§ **Work request**
Look through the entries. Copy each line that has the word "Overhead".

== Segment start ==

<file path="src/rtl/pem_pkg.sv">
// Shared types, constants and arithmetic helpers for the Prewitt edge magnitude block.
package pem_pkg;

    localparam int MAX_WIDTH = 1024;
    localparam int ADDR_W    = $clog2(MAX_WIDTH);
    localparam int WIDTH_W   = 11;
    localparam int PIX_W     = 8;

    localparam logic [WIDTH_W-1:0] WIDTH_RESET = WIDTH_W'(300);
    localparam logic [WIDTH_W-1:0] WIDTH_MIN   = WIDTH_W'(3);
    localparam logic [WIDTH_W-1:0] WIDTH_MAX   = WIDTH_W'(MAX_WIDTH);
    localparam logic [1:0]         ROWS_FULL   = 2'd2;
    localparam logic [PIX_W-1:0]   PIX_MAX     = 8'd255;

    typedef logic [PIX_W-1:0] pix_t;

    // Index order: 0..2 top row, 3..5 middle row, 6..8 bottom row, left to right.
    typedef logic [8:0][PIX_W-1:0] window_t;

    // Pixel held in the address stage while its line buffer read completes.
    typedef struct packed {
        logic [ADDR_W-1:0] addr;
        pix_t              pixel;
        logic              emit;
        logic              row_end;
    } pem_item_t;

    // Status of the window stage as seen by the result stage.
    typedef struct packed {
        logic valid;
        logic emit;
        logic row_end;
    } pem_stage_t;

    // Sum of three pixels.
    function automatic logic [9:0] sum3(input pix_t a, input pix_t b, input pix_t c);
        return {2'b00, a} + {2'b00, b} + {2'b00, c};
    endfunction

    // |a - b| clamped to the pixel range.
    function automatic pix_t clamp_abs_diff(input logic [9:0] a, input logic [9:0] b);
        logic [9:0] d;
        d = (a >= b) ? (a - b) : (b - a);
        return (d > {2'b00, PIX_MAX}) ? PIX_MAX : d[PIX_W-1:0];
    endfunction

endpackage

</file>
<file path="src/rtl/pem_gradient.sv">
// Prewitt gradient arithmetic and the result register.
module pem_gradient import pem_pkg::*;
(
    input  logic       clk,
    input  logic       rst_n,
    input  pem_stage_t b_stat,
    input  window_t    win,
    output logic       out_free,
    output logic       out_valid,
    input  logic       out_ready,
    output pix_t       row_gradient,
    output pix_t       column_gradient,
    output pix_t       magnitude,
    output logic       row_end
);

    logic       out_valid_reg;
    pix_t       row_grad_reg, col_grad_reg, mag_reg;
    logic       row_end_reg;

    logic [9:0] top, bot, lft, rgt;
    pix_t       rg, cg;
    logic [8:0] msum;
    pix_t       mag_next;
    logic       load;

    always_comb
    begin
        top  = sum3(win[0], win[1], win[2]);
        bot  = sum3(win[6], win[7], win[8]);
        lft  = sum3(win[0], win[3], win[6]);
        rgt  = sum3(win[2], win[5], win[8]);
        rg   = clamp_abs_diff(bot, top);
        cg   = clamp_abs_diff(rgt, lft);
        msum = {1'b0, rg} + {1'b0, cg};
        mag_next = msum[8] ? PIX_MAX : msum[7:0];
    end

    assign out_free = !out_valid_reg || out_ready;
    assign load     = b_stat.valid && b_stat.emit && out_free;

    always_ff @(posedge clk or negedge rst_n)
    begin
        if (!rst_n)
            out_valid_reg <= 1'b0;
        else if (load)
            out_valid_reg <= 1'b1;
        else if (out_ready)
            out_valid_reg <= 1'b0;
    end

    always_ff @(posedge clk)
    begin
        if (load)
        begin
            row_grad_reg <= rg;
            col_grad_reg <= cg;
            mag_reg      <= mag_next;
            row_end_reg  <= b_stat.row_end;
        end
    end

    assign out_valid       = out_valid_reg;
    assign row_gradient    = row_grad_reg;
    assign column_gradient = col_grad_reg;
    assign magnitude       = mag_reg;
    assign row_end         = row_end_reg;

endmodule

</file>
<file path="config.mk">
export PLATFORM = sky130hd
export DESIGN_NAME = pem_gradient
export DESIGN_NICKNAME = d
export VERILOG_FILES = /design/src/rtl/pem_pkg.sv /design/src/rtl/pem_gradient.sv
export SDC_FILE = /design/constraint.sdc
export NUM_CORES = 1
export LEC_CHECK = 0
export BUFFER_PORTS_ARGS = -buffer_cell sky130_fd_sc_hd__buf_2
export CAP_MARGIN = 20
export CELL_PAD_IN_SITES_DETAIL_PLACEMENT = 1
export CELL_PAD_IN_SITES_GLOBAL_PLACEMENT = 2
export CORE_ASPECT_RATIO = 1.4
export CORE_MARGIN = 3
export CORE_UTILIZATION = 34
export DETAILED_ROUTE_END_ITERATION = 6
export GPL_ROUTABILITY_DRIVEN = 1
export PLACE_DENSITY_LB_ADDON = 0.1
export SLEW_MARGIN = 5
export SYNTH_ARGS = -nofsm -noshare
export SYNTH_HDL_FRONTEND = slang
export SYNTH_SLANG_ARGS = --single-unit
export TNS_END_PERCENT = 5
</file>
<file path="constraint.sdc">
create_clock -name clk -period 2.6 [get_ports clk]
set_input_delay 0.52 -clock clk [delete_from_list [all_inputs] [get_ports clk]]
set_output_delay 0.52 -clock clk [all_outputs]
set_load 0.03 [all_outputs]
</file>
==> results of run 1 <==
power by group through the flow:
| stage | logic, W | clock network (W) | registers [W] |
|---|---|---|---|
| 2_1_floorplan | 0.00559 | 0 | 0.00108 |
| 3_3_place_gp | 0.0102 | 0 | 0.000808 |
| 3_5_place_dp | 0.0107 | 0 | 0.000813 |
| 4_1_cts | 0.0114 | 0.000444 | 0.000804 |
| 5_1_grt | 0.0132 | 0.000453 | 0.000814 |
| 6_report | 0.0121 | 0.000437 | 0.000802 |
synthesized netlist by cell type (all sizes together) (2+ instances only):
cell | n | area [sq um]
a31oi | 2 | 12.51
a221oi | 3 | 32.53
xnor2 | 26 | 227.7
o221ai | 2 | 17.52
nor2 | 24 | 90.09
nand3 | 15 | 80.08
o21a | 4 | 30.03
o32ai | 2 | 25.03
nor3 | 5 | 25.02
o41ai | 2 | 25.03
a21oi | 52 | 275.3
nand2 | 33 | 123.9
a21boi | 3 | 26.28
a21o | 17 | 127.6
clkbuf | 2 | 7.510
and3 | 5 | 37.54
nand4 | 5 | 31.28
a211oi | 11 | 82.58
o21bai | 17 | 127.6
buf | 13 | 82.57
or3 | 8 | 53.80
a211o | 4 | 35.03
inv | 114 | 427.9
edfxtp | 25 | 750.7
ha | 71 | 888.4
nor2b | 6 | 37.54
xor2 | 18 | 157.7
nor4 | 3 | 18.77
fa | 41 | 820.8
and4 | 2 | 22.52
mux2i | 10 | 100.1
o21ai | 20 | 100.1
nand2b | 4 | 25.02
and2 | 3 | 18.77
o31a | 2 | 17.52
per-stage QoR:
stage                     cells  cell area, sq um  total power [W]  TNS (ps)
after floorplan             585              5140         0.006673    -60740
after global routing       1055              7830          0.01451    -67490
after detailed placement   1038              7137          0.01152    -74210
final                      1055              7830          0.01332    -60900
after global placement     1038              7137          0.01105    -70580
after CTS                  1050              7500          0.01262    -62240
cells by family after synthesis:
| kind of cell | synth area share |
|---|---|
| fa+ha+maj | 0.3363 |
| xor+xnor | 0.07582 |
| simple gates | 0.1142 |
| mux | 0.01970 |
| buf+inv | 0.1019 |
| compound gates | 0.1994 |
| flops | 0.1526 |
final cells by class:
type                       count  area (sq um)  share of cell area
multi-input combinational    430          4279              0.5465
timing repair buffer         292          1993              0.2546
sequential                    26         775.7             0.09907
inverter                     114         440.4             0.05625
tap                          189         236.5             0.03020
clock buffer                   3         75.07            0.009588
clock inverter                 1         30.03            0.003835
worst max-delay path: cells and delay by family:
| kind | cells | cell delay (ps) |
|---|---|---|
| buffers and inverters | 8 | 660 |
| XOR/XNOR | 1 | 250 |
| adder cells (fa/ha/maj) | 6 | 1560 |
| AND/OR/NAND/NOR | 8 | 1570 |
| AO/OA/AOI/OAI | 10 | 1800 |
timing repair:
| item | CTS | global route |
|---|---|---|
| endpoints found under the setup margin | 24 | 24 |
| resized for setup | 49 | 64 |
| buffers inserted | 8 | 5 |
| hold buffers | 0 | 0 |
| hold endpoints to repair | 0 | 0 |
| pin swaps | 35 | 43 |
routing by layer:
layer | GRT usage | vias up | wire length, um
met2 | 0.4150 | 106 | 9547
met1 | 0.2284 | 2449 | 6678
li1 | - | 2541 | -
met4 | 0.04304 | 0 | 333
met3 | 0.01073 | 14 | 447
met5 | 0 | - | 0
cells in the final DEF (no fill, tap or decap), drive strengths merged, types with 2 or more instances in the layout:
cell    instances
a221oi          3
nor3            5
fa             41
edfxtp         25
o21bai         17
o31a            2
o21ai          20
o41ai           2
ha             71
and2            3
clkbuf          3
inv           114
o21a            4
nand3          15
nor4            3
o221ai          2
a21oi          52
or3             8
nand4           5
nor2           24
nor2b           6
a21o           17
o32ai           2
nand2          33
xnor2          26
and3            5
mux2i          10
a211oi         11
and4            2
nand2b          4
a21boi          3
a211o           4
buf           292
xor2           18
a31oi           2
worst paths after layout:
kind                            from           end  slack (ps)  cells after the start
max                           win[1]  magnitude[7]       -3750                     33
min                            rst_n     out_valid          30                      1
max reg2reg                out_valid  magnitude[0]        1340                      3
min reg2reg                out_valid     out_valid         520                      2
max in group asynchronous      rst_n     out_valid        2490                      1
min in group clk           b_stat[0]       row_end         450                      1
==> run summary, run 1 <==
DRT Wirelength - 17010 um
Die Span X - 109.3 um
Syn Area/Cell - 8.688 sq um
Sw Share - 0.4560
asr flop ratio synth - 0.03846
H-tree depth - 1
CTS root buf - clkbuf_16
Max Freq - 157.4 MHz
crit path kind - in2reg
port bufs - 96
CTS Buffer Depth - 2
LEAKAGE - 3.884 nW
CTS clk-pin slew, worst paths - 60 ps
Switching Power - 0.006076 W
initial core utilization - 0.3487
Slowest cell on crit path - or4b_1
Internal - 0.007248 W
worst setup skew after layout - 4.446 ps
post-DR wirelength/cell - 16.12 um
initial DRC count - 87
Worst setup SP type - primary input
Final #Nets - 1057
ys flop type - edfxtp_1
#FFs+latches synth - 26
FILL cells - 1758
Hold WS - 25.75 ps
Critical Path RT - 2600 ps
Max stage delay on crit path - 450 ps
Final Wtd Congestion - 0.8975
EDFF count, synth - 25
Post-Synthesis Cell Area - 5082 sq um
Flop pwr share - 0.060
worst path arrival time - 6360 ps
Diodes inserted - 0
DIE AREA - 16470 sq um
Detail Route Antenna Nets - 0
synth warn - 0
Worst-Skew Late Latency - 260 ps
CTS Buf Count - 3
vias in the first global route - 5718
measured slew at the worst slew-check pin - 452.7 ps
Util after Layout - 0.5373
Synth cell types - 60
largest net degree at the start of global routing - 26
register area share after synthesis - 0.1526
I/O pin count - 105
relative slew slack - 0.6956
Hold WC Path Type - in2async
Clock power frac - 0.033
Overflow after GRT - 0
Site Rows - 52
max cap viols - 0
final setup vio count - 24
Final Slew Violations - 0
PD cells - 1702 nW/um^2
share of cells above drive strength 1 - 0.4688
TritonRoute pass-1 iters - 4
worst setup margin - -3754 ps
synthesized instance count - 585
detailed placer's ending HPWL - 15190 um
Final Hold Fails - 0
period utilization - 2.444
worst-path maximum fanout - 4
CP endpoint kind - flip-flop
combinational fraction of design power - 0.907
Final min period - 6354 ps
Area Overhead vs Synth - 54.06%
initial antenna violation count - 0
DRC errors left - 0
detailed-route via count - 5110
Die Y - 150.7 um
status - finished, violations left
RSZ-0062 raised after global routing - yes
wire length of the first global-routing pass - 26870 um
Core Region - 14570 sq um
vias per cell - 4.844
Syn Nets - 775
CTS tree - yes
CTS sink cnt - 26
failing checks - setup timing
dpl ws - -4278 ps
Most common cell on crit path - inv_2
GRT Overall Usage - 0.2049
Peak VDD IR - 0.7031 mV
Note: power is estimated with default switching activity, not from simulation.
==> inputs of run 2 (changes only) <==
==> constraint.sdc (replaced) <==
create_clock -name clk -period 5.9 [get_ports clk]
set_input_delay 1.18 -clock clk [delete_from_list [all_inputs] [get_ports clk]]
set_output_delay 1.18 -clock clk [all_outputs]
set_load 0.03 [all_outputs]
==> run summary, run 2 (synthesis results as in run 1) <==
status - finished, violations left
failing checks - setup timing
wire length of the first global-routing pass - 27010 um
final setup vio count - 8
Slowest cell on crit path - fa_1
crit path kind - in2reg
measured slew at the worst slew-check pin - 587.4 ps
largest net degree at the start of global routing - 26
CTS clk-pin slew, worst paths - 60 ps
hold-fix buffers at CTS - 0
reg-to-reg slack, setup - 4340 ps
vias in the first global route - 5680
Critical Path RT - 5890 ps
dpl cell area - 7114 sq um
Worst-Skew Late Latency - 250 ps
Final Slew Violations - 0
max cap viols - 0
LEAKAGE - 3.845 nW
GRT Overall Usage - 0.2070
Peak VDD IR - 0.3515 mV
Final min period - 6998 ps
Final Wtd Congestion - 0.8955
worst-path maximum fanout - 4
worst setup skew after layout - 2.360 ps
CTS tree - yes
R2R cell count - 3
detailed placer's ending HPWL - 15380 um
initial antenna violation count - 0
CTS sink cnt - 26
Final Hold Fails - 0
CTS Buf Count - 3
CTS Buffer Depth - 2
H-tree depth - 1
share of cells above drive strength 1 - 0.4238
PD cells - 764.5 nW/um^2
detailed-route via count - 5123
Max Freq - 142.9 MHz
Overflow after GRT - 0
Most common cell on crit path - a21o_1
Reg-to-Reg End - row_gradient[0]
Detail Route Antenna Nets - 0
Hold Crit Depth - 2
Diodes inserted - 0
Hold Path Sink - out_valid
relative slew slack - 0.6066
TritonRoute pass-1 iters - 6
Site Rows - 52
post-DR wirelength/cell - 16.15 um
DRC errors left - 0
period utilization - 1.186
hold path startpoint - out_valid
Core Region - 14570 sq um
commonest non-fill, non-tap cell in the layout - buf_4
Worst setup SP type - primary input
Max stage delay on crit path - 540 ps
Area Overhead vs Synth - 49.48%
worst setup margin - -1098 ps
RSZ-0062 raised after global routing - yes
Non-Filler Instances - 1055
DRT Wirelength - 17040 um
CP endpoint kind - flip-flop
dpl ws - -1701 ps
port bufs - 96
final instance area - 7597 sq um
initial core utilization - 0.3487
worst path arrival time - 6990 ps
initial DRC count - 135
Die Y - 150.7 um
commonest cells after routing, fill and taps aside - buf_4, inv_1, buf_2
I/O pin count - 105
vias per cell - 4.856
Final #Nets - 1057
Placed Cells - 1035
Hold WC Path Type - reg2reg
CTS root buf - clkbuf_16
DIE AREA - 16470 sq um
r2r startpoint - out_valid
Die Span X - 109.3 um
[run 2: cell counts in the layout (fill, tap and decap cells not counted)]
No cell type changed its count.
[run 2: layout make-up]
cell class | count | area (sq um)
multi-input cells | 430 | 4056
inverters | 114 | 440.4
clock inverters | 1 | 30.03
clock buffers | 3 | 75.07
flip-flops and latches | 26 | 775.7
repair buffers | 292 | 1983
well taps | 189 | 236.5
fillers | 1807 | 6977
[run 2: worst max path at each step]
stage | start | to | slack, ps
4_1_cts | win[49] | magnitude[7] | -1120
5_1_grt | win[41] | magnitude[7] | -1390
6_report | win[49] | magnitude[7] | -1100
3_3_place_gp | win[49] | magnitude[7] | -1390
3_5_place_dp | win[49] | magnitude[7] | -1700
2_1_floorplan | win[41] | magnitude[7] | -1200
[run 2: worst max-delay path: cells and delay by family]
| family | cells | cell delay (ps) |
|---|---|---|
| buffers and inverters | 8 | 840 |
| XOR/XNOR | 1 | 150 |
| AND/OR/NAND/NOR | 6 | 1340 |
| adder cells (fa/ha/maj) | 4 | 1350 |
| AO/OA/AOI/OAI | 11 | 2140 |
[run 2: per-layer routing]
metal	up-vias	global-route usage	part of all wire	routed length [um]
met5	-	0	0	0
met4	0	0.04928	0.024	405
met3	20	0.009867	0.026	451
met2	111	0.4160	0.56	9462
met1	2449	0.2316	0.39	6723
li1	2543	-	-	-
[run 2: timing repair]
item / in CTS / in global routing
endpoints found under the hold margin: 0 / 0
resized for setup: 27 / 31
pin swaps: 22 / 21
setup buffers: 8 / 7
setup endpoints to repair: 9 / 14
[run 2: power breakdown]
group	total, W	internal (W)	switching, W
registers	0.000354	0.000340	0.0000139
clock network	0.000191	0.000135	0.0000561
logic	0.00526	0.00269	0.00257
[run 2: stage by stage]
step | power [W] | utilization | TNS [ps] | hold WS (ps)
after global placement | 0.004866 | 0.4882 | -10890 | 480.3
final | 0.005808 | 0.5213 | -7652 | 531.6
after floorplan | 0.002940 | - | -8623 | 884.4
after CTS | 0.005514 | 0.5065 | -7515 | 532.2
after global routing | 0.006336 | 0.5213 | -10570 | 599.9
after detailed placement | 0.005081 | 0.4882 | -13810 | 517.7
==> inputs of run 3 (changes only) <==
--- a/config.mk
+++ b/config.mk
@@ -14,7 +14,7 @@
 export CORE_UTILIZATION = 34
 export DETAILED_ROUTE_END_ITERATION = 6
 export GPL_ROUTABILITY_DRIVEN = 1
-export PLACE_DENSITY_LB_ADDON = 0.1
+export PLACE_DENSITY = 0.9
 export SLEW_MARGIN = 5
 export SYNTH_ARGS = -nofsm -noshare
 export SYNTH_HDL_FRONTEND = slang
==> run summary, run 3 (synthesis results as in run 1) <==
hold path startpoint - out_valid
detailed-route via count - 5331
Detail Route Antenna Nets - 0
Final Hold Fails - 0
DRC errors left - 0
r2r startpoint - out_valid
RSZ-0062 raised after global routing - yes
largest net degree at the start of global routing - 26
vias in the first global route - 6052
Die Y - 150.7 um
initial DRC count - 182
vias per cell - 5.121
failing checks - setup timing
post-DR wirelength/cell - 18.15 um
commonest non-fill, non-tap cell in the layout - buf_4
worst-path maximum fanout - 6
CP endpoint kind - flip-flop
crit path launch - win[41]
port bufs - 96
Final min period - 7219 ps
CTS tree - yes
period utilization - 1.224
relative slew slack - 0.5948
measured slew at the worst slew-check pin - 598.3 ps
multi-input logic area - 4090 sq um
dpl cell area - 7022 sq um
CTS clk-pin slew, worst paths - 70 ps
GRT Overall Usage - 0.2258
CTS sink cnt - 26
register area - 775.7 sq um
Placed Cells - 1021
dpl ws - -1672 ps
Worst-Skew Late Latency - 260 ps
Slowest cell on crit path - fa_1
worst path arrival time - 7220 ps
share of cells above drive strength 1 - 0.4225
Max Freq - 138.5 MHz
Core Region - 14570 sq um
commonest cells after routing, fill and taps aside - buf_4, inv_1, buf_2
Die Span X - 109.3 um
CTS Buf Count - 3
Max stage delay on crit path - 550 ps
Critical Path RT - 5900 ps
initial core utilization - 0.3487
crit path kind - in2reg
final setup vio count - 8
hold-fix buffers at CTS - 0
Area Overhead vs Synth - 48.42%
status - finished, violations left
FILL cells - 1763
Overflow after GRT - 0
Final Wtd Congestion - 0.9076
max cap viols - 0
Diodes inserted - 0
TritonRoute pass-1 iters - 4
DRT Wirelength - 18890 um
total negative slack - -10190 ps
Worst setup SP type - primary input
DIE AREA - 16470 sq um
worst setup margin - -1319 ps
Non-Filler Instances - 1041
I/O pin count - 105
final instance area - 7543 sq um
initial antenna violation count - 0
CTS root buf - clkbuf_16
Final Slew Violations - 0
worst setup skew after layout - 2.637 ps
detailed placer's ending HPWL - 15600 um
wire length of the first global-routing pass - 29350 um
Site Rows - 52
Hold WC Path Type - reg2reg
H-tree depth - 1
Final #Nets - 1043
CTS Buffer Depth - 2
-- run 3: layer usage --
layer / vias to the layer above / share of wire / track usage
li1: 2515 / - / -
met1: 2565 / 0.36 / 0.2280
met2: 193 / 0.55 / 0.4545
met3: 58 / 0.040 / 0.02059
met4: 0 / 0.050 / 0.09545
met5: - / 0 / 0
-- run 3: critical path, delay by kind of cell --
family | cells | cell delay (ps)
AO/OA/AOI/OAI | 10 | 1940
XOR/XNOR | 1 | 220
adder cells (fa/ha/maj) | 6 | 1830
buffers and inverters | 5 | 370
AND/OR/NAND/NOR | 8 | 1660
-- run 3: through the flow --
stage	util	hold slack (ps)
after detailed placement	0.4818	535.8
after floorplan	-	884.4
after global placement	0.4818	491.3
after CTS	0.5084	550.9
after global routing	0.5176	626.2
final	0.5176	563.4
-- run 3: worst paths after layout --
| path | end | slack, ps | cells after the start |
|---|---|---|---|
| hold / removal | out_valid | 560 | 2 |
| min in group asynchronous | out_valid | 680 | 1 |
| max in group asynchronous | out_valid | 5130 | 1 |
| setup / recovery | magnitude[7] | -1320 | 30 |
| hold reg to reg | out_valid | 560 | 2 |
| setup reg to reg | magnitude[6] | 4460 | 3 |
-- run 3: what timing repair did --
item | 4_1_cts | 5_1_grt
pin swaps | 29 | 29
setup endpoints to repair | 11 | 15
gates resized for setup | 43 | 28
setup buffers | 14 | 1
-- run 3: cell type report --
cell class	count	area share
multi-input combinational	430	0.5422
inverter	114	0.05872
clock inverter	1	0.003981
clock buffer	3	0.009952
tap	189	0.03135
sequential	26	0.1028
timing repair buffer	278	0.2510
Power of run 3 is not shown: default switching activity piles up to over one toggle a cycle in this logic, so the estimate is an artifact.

== Segment end ==

§ **Reply to the task**
Area Overhead vs Synth - 54.06%
Area Overhead vs Synth - 49.48%
Area Overhead vs Synth - 48.42%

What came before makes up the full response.